Exploring the Space of Topic Coherence Measures

Evaluation of Topic Modeling:Topic coherence
we will go through the evaluation of Topic Modelling by introducing the concept of Topic coherence, as topic models give no guaranty on the interpretability of their output. Topic modeling provides us with methods to organize, understand and summarize large collections of textual information. There are many techniques that are used to obtain topic models. Latent Dirichlet Allocation (LDA) is a widely used topic modeling technique to extract topic from the textual data.
我們將通過引入主題一致性的概念來進行主題建模的評估,因爲主題模型不能保證其輸出的可解釋性。 主題建模爲我們提供了組織,理解和總結大量文本信息的方法。 有許多技術用於獲取主題模型。 Latent Dirichlet Allocation(LDA)是一種廣泛使用的主題建模技術,用於從文本數據中提取主題。

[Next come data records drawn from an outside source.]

--- src/rtl/psg_pkg.sv ---
// Shared types, register map and level table for the sound generator.
package psg_pkg;

  localparam int NUM_REGS = 14;

  // Register map of the generator's byte registers.
  localparam logic [3:0] REG_NOISE_PER = 4'd6;
  localparam logic [3:0] REG_MIXER     = 4'd7;
  localparam logic [3:0] REG_VOL_A     = 4'd8;
  localparam logic [3:0] REG_ENV_LO    = 4'd11;
  localparam logic [3:0] REG_ENV_HI    = 4'd12;
  localparam logic [3:0] REG_ENV_SHAPE = 4'd13;
  localparam logic [3:0] REG_LIMIT     = 4'd14;

  // Configuration register indexes.
  localparam logic CFG_EMU_ENABLE = 1'b0;
  localparam logic CFG_TURBO      = 1'b1;

  // Envelope mode bits.
  localparam logic [2:0] ENV_MODE_IDLE    = 3'd0;
  localparam logic [2:0] ENV_MODE_PENDING = 3'd2;
  localparam logic [2:0] ENV_MODE_DOWN    = 3'd4;
  localparam logic [2:0] ENV_MODE_UP      = 3'd5;

  // The feedback taps reach one bit above the 17-bit shift register.
  localparam logic [17:0] LFSR_TAPS  = 18'h24000;
  localparam logic [16:0] LFSR_SEED  = 17'h00001;
  localparam logic [11:0] TONE_MIN   = 12'd6;
  localparam logic [15:0] TICK_STATES = 16'd16;

  typedef struct packed {
    logic [2:0]  mode;
    logic [4:0]  step;
    logic [15:0] count;
  } env_state_t;

  // Logarithmic volume table.
  function automatic logic [7:0] vol_lut(input logic [3:0] idx);
    logic [7:0] v;
    case (idx)
      4'd0:    v = 8'h00;
      4'd1:    v = 8'h03;
      4'd2:    v = 8'h05;
      4'd3:    v = 8'h07;
      4'd4:    v = 8'h0A;
      4'd5:    v = 8'h0F;
      4'd6:    v = 8'h15;
      4'd7:    v = 8'h23;
      4'd8:    v = 8'h2B;
      4'd9:    v = 8'h43;
      4'd10:   v = 8'h5A;
      4'd11:   v = 8'h73;
      4'd12:   v = 8'h92;
      4'd13:   v = 8'hAF;
      4'd14:   v = 8'hD9;
      default: v = 8'hFF;
    endcase
    return v;
  endfunction

endpackage
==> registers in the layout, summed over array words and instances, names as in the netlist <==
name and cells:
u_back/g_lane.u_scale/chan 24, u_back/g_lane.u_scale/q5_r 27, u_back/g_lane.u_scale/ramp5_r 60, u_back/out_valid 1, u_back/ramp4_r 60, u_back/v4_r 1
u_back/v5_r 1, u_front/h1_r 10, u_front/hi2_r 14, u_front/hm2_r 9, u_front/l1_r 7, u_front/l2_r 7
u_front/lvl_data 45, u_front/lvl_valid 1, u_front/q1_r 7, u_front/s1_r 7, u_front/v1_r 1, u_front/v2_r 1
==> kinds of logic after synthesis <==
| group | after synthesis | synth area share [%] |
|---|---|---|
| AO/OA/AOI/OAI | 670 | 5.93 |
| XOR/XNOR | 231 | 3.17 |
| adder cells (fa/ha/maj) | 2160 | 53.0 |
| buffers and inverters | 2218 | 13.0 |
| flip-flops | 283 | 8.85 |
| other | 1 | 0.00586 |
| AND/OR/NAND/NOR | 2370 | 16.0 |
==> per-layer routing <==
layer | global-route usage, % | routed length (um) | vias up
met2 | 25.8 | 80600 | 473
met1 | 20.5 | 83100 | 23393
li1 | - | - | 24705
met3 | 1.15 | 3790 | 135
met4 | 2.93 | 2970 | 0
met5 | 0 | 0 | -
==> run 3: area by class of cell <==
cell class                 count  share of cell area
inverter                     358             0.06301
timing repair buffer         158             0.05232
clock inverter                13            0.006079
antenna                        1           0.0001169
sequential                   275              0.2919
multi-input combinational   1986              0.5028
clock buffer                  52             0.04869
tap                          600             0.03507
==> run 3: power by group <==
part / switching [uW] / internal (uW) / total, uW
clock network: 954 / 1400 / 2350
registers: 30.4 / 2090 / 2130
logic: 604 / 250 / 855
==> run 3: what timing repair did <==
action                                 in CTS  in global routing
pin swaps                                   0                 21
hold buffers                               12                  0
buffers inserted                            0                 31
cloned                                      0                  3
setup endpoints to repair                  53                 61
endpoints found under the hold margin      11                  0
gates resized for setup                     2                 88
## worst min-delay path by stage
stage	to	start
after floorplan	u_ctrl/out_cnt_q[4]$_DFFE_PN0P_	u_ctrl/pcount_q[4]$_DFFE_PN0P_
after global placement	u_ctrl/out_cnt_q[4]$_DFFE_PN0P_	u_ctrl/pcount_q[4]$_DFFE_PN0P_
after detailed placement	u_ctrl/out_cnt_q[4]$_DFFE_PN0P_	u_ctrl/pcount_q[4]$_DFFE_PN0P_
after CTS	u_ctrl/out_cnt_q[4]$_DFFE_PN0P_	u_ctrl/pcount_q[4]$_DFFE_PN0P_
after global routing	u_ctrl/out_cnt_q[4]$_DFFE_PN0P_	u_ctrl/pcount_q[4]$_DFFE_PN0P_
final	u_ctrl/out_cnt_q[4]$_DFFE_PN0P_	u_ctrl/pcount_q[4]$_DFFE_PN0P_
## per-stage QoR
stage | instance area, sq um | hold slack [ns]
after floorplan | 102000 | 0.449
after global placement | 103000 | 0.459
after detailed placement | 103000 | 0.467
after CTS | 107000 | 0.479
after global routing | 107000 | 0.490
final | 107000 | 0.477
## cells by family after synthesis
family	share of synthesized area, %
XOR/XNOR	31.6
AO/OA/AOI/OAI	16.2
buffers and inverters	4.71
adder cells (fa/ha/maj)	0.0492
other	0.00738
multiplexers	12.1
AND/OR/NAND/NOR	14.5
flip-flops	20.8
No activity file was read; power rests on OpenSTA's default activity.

Topic models learn topics—typically represented as sets of important words—automatically from unlabelled documents in an unsupervised way. This is an attractive method to bring structure to otherwise unstructured text data, but Topics are not guaranteed to be well interpretable, therefore, coherence measures have been proposed to distinguish between good and bad topics.
主題模型以無監督的方式自動從未標記的文檔中學習主題 - 通常表示爲重要單詞集。 這是一種將結構引入其他非結構化文本數據的有吸引力的方法,但主題並不能保證很好地解釋,因此,已經提出了一致性度量來區分好主題和壞主題。

Let’s start learning with a simple example and then we move to a technical part of topic coherence.
讓我們從一個簡單的例子開始學習,然後我們轉向主題一致性的技術部分。

Imagine you are a lead quality analyst sitting at location X at a logistics company and you want to check the quality of your dispatch product at 4 different locations: A, B, C, D. One way is to collect the reviews from various people – for example- “whether they receive product in good condition”, Did they receive on time”. You may need to improve your process if most people give you bad reviews. So, basically, you are evaluating on the qualitative approach, as there is no quantitative measure involved, which can tell you how much worse your dispatch product quality at A is compared to dispatch quality at B.
想象一下,您是位於物流公司X地點的首席質量分析師,您想在4個不同的位置檢查您的調度產品的質量:A,B,C,D。一種方法是收集來自不同人的評論 - 例如 - “他們是否收到狀況良好的產品”,他們是否按時收到“。如果大多數人給你不好的評論,你可能需要改進你的過程。因此,基本上,您正在評估定性方法,因爲沒有涉及定量測量,這可以告訴您A的調度產品質量與B的調度質量相比有多差。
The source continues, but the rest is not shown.